Synthesis, in vitro evaluation and molecular docking studies of thiazole derivatives as new inhibitors of α-glucosidase

• Published in: Bioorganic Chemistry
• Main Author: Rahim F.; Ullah H.; Javid M.T.; Wadood A.; Taha M.; Ashraf M.; Shaukat A.; Junaid M.; Hussain S.; Rehman W.; Mehmood R.; Sajid M.; Khan M.N.; Khan K.M.
• Format: Article
• Language: English
• Published: Academic Press Inc. 2015
• Online Access: https://www.scopus.com/inward/record.uri?eid=2-s2.0-84935492350&doi=10.1016%2fj.bioorg.2015.06.006&partnerID=40&md5=28062b694b741d707e1fda11bd617d5d

A series of thiazole derivatives 1-21 were prepared, characterized by EI-MS and 1H NMR and evaluated for α-glucosidase inhibitory potential.
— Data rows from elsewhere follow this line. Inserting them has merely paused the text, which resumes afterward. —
<file path="src/rtl/regfile_sb.sv">
// Register file with a per-register busy scoreboard, write-back bypass and a reset clear sweep.
// Optional producer tags are enabled by defining REGFILE_SB_TAG_EN.

module regfile_sb_rd #(
  parameter int XLEN     = 32,
  parameter int AW       = 5,
  parameter int ZERO_REG = 1
) (
  input  logic                          run,
  input  logic [AW-1:0]                 addr,
  input  logic                          wb_en,
  input  logic [AW-1:0]                 wb_addr,
  input  logic [XLEN-1:0]               wb_data,
  input  logic                          wb_clr,
  input  logic [2**AW-1:0][XLEN-1:0]    mem,
  input  logic [2**AW-1:0]              busy_arr,
  output logic [XLEN-1:0]               data,
  output logic                          busy
);
  localparam bit ZR = (ZERO_REG != 0);

  always_comb begin
    // Outside RUN the port reads zero and reports busy so issue stalls.
    data = '0;
    busy = 1'b1;
    if (run) begin
      if (ZR && addr == '0) begin
        data = '0;
        busy = 1'b0;
      end else if (wb_en && wb_addr == addr) begin
        data = wb_data;
        busy = wb_clr ? 1'b0 : busy_arr[addr];
      end else begin
        data = mem[addr];
        busy = busy_arr[addr];
      end
    end
  end
endmodule

module regfile_sb #(
  parameter int XLEN     = 32,
  parameter int AW       = 5,
  parameter int ZERO_REG = 1,
  parameter int TAGW     = 3
) (
  input  logic            clk,
  input  logic            rst_n,
  output logic            ready,
  input  logic [AW-1:0]   rs1_addr,
  input  logic [AW-1:0]   rs2_addr,
  output logic [XLEN-1:0] rs1_data,
  output logic [XLEN-1:0] rs2_data,
  output logic            rs1_busy,
  output logic            rs2_busy,
  input  logic            issue_en,
  input  logic [AW-1:0]   issue_rd,
  input  logic [TAGW-1:0] issue_tag,
  input  logic            wb_en,
  input  logic [AW-1:0]   wb_addr,
  input  logic [XLEN-1:0] wb_data,
  input  logic [TAGW-1:0] wb_tag
);
  localparam int NREG = 2**AW;
  localparam int NRD  = 2;
  localparam bit ZR   = (ZERO_REG != 0);

  typedef enum logic {INIT, RUN} state_t;

  state_t                    state, state_nxt;
  logic [AW-1:0]             cnt, cnt_nxt;
  logic [NREG-1:0][XLEN-1:0] mem;
  logic [NREG-1:0]           busy;
  logic                      run, tag_ok, wb_we, iss_we, wb_clr;

  always_ff @(posedge clk) begin
    if (!rst_n) begin
      state <= INIT;
      cnt   <= '0;
    end else begin
      state <= state_nxt;
      cnt   <= cnt_nxt;
    end
  end

  always_comb begin
    state_nxt = state;
    cnt_nxt   = cnt;
    if (state == INIT) begin
      cnt_nxt = cnt + 1'b1;
      if (cnt == AW'(NREG-1)) state_nxt = RUN;
    end
  end

  assign run   = (state == RUN);
  assign ready = run;

`ifdef REGFILE_SB_TAG_EN
  logic [NREG-1:0][TAGW-1:0] tag;

  // Only the most recent producer of a register may retire its busy bit.
  assign tag_ok = (wb_tag == tag[wb_addr]);

  always_ff @(posedge clk) begin
    if (rst_n) begin
      if (state == INIT)  tag[cnt]      <= '0;
      else if (iss_we)    tag[issue_rd] <= issue_tag;
    end
  end
`else
  logic unused_tag;
  assign unused_tag = ^{issue_tag, wb_tag};
  assign tag_ok     = 1'b1;
`endif

  assign wb_we  = run && wb_en    && !(ZR && wb_addr  == '0);
  assign iss_we = run && issue_en && !(ZR && issue_rd == '0);
  assign wb_clr = wb_en && tag_ok;

  always_ff @(posedge clk) begin
    if (rst_n) begin
      if (state == INIT) begin
        mem[cnt]  <= '0;
        busy[cnt] <= 1'b0;
      end else begin
        if (wb_we)          mem[wb_addr]   <= wb_data;
        if (wb_we && tag_ok) busy[wb_addr] <= 1'b0;
        // Later assignment wins: a same-cycle issue supersedes the retiring producer.
        if (iss_we)         busy[issue_rd] <= 1'b1;
      end
    end
  end

  logic [NRD-1:0][AW-1:0]   rd_addr;
  logic [NRD-1:0][XLEN-1:0] rd_data;
  logic [NRD-1:0]           rd_busy;

  assign rd_addr = {rs2_addr, rs1_addr};

  genvar g;
  generate
    for (g = 0; g < NRD; g++) begin : g_rd
      regfile_sb_rd #(.XLEN(XLEN), .AW(AW), .ZERO_REG(ZERO_REG)) u_rd (
        .run      (run),
        .addr     (rd_addr[g]),
        .wb_en    (wb_en),
        .wb_addr  (wb_addr),
        .wb_data  (wb_data),
        .wb_clr   (wb_clr),
        .mem      (mem),
        .busy_arr (busy),
        .data     (rd_data[g]),
        .busy     (rd_busy[g])
      );
    end
  endgenerate

  assign rs1_data = rd_data[0];
  assign rs2_data = rd_data[1];
  assign rs1_busy = rd_busy[0];
  assign rs2_busy = rd_busy[1];
endmodule
</file>
$ cat src/rtl/mem_bus_arbiter.sv
// mem_bus_arbiter: shares one memory port between I-cache (req 0) and D-cache (req 1), sequencing line transfers.
// Define MEM_ARB_FIXED_PRI_EN for fixed priority (requester 1 wins); default is round-robin.
module mem_bus_arbiter #(
  parameter int ADDR_W = 16,
  parameter int DATA_W = 32,
  parameter int LINE_WORDS = 4,
  parameter int MEM_LAT = 4,
  localparam int LB = $clog2(LINE_WORDS)
) (
  input  logic              clk,
  input  logic              reset,
  input  logic [1:0]        req,
  input  logic [1:0]        rw,
  input  logic [ADDR_W-1:0] addr0,
  input  logic [ADDR_W-1:0] addr1,
  input  logic [DATA_W-1:0] wdata0,
  input  logic [DATA_W-1:0] wdata1,
  output logic [1:0]        gnt,
  output logic [LB-1:0]     beat,
  output logic              rvalid,
  output logic [DATA_W-1:0] rdata,
  output logic [1:0]        done,
  output logic              mem_strobe,
  output logic              mem_rw,
  output logic [ADDR_W-1:0] mem_addr,
  output logic [DATA_W-1:0] mem_wdata,
  input  logic [DATA_W-1:0] mem_rdata
);
  localparam int CW = MEM_LAT > 1 ? $clog2(MEM_LAT) : 1;
  typedef enum logic [2:0] {IDLE, ISSUE, WAIT, XFER, DONE} state_t;
  state_t state_q, state_d;
  logic [1:0] gnt_q, gnt_d, win;
  logic [LB-1:0] beat_q, beat_d;
  logic [CW-1:0] cnt_q, cnt_d;
  logic rw_q, rw_d, last_q, last_d, rvalid_q, rvalid_d, act;
  logic [ADDR_W-1:0] base_q, base_d;
  logic [DATA_W-1:0] rdata_q, rdata_d;
`ifdef MEM_ARB_FIXED_PRI_EN
  assign win = req[1] ? 2'b10 : 2'b01;
`else
  // last_q names the requester served most recently; on a tie the other one wins
  assign win = (req == 2'b11) ? (last_q ? 2'b01 : 2'b10) : (req[1] ? 2'b10 : 2'b01);
`endif
  always_comb begin
    state_d = state_q;
    gnt_d = gnt_q;
    beat_d = beat_q;
    cnt_d = cnt_q;
    rw_d = rw_q;
    base_d = base_q;
    last_d = last_q;
    rdata_d = rdata_q;
    rvalid_d = 1'b0;
    case (state_q)
      IDLE: if (|req) begin
        gnt_d = win;
        rw_d = win[1] ? rw[1] : rw[0];
        base_d = win[1] ? addr1 : addr0;
        beat_d = '0;
        state_d = ISSUE;
      end
      ISSUE: begin
        cnt_d = CW'(MEM_LAT - 1);
        state_d = WAIT;
      end
      WAIT: if (cnt_q == '0) state_d = XFER;
            else cnt_d = cnt_q - 1'b1;
      XFER: begin
        rdata_d = rw_q ? mem_rdata : rdata_q;
        rvalid_d = rw_q;
        state_d = (beat_q == LB'(LINE_WORDS - 1)) ? DONE : ISSUE;
        beat_d = (beat_q == LB'(LINE_WORDS - 1)) ? beat_q : beat_q + 1'b1;
      end
      DONE: begin
        gnt_d = '0;
        beat_d = '0;
        last_d = gnt_q[1];
        state_d = IDLE;
      end
      default: state_d = IDLE;
    endcase
  end
  always_ff @(posedge clk) begin
    if (reset) begin
      state_q <= IDLE;
      gnt_q <= '0;
      beat_q <= '0;
      cnt_q <= '0;
      rw_q <= 1'b0;
      base_q <= '0;
      last_q <= 1'b1;
      rdata_q <= '0;
      rvalid_q <= 1'b0;
    end else begin
      state_q <= state_d;
      gnt_q <= gnt_d;
      beat_q <= beat_d;
      cnt_q <= cnt_d;
      rw_q <= rw_d;
      base_q <= base_d;
      last_q <= last_d;
      rdata_q <= rdata_d;
      rvalid_q <= rvalid_d;
    end
  end
  assign act = (state_q == ISSUE) || (state_q == WAIT) || (state_q == XFER);
  assign gnt = gnt_q;
  assign beat = beat_q;
  assign rvalid = rvalid_q;
  assign rdata = rdata_q;
  assign done = (state_q == DONE) ? gnt_q : 2'b00;
  assign mem_strobe = state_q == ISSUE;
  assign mem_rw = act & rw_q;
  assign mem_addr = act ? ((base_q & ~ADDR_W'(LINE_WORDS - 1)) | ADDR_W'(beat_q)) : '0;
  assign mem_wdata = gnt_q[1] ? wdata1 : wdata0;
endmodule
All twenty one derivatives showed good α-glucosidase inhibitory activity with IC50 value ranging between 18.23 ± 0.03 and 424.41 ± 0.94 μM when compared with the standard acarbose (IC50, 38.25 ± 0.12 μM). Compound (8) (IC50, 18.23 ± 0.03 μM) and compound (7) (IC50 = 36.75 ± 0.05 μM) exhibited outstanding inhibitory potential much better than the standard acarbose (IC50, 38.25 ± 0.12 μM). All other analogs also showed good to moderate enzyme inhibition. Molecular docking studies were carried out in order to find the binding affinity of thiazole derivatives with enzyme. Studies showed these thiazole analogs as a new class of α-glucosidase inhibitors. © 2015 Published by Elsevier Inc.